Walter Evans was the United States District Judge for the Western District of Kentucky, and held that office under an appointment by President William McKinley made in 1899 with the advice and consent of the Senate. Evans challenged an income tax levied under the act of February 24, 1919, (Note: c. 18, 40 Stat. 1062) on his earnings during 1918. His compensation or salary as district judge was included in the computation. Had it been excluded, he would not have paid any income tax for that year. The inclusion was due to a provision in § 213 requiring the computation to embrace all gains, profits, income and the like,

including in the case of the President of the United States, the judges of the Supreme and inferior courts of the United States [and others] . . . the compensation received as such.

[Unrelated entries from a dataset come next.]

[config.mk]
export PLATFORM = sky130hd
export DESIGN_NAME = midi_file_track_event_parser_unit_flat
export DESIGN_NICKNAME = d
export VERILOG_FILES = /design/src/hw/rtl/mftp_pkg.sv /design/src/hw/rtl/mftp_if.sv /design/src/hw/rtl/midi_file_track_event_parser_unit.sv /design/src/hw/rtl/mftp_front.sv /design/src/hw/rtl/mftp_queue.sv /design/src/hw/rtl/mftp_back.sv /design/src/flat_wrapper.sv
export VERILOG_INCLUDE_DIRS = /design/src /design/src/hw/rtl
export SDC_FILE = /design/constraint.sdc
export NUM_CORES = 1
export LEC_CHECK = 0
export ABC_AREA = 1
export BUFFER_PORTS_ARGS = -buffer_cell sky130_fd_sc_hd__buf_4
export CORE_UTILIZATION = 25
export CTS_BUF_LIST = sky130_fd_sc_hd__clkbuf_8
export CTS_CLUSTER_SIZE = 14
export DETAILED_ROUTE_END_ITERATION = 12
export PLACE_DENSITY = 0.41
export SLEW_MARGIN = 5
export SYNTH_ARGS = -nofsm -noshare
export SYNTH_HDL_FRONTEND = slang
export SYNTH_SLANG_ARGS = --single-unit
[constraint.sdc]
create_clock -name clk_i -period 6.7 [get_ports clk_i]
set_input_delay 0 -clock clk_i [delete_from_list [all_inputs] [get_ports clk_i]]
set_output_delay 0 -clock clk_i [all_outputs]
set_load 0.03 [all_outputs]
[src/hw/rtl/midi_file_track_event_parser_unit_macros.svh]
// ----------------------------------------------------------------------------
// Assertion macros for the track event parser
// Shared concurrent assertion forms, clocked on clk_i and disabled in reset.
// ----------------------------------------------------------------------------
`ifndef MIDI_FILE_TRACK_EVENT_PARSER_UNIT_MACROS_SVH
`define MIDI_FILE_TRACK_EVENT_PARSER_UNIT_MACROS_SVH

// The expression holds at every clock edge outside reset.
`define MFTP_ASSERT_ALWAYS(lbl, expr, msg) \
  lbl: assert property (@(posedge clk_i) disable iff (!rst_ni) (expr)) else $error(msg);

// The antecedent implies the consequent in the same cycle.
`define MFTP_ASSERT_IMPLY(lbl, ante, cons, msg) \
  lbl: assert property (@(posedge clk_i) disable iff (!rst_ni) (ante) |-> (cons)) \
    else $error(msg);

// The antecedent implies the consequent in the next cycle.
`define MFTP_ASSERT_NEXT(lbl, ante, cons, msg) \
  lbl: assert property (@(posedge clk_i) disable iff (!rst_ni) (ante) |=> (cons)) \
    else $error(msg);

`endif

[src/hw/rtl/mftp_pkg.sv]
// ----------------------------------------------------------------------------
// Track event parser package
// Types, codes and small helper functions shared by the parser modules.
// ----------------------------------------------------------------------------
package mftp_pkg;

  // Parser phases.
  typedef enum logic [3:0] {
    PH_DELTA      = 4'd0,
    PH_STATUS     = 4'd1,
    PH_DATA1      = 4'd2,
    PH_DATA2      = 4'd3,
    PH_META_TYPE  = 4'd4,
    PH_META_LEN   = 4'd5,
    PH_META_BODY  = 4'd6,
    PH_SYSEX_LEN  = 4'd7,
    PH_SYSEX_BODY = 4'd8
  } phase_e;

  // Result kinds.
  typedef enum logic [2:0] {
    EV_NONE        = 3'd0,
    EV_CHANNEL     = 3'd1,
    EV_SYSEX_BYTE  = 3'd2,
    EV_SYSEX_EMPTY = 3'd3,
    EV_TEMPO       = 3'd4,
    EV_LOOP_MARK   = 3'd5
  } ev_kind_e;

  // Status and meta codes.
  localparam logic [7:0] STATUS_META  = 8'hFF;
  localparam logic [7:0] SYSEX_START  = 8'hF0;
  localparam logic [7:0] SYSEX_ESCAPE = 8'hF7;
  localparam logic [7:0] META_TEMPO   = 8'h51;
  localparam logic [7:0] META_MARKER  = 8'h06;
  localparam logic [3:0] HI_PROGRAM   = 4'hC;
  localparam logic [3:0] HI_PRESSURE  = 4'hD;

  // Meta body bookkeeping.
  localparam logic [3:0]  TEMPO_BYTES   = 4'd3;
  localparam logic [3:0]  TEMPO_LAST    = 4'd2;
  localparam logic [3:0]  LOOP_NAME_LEN = 4'd9;
  localparam logic [3:0]  LOOP_LAST     = 4'd8;
  localparam logic [3:0]  META_IDX_MAX  = 4'd15;
  localparam logic [31:0] LOOP_META_LEN = 32'd9;

  // One result beat.
  typedef struct packed {
    ev_kind_e    kind;
    logic [31:0] abs_tick;
    logic [7:0]  status_byte;
    logic [7:0]  data_one;
    logic [7:0]  data_two;
    logic [23:0] tempo_value;
    logic [7:0]  sysex_data;
    logic        sysex_last;
    logic        track_end;
  } res_t;

  // Queue status seen by both sides.
  typedef struct packed {
    logic full;
    logic empty;
  } q_stat_t;

  // Program change and channel pressure carry a single data byte.
  function automatic logic one_data_byte(logic [7:0] st);
    return (st[7:4] == HI_PROGRAM) || (st[7:4] == HI_PRESSURE);
  endfunction

  // Characters of the loop start marker text.
  function automatic logic [7:0] loop_char(logic [3:0] idx);
    logic [7:0] ch;
    case (idx)
      4'd0:    ch = 8'h6C;  // l
      4'd1:    ch = 8'h6F;  // o
      4'd2:    ch = 8'h6F;  // o
      4'd3:    ch = 8'h70;  // p
      4'd4:    ch = 8'h53;  // S
      4'd5:    ch = 8'h74;  // t
      4'd6:    ch = 8'h61;  // a
      4'd7:    ch = 8'h72;  // r
      4'd8:    ch = 8'h74;  // t
      default: ch = 8'h00;
    endcase
    return ch;
  endfunction

endpackage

Evans lost in federal district court. Evans appealed the case to the Supreme Court.

==Opinion of the court==

The Supreme Court issued an opinion on June 1, 1920.

==Later developments==

The court formally overruled Evans in the 2001 case United States v. Hatter. The Hatter court reaffirmed the principle that judges should "share the tax burdens borne by all citizens," holding that "the potential threats to judicial independence that underlie [the Compensation Clause] cannot justify a special judicial exemption from a commonly shared tax." The court ruled that a Medicare tax, which was extended to all federal employees in 1982, was a non-discriminatory tax that could be applied to federal judges. By contrast, the court ruled that the 1983 extension of a Social Security tax to then-sitting judges violated the Compensation Clause, because judges were required to participate while almost all other federal employees were given a choice about participation. Nor had Congress cured the constitutional violation by a subsequent enactment that raised judges' salaries by an amount greater than the amount of Social Security taxes that they were required to pay.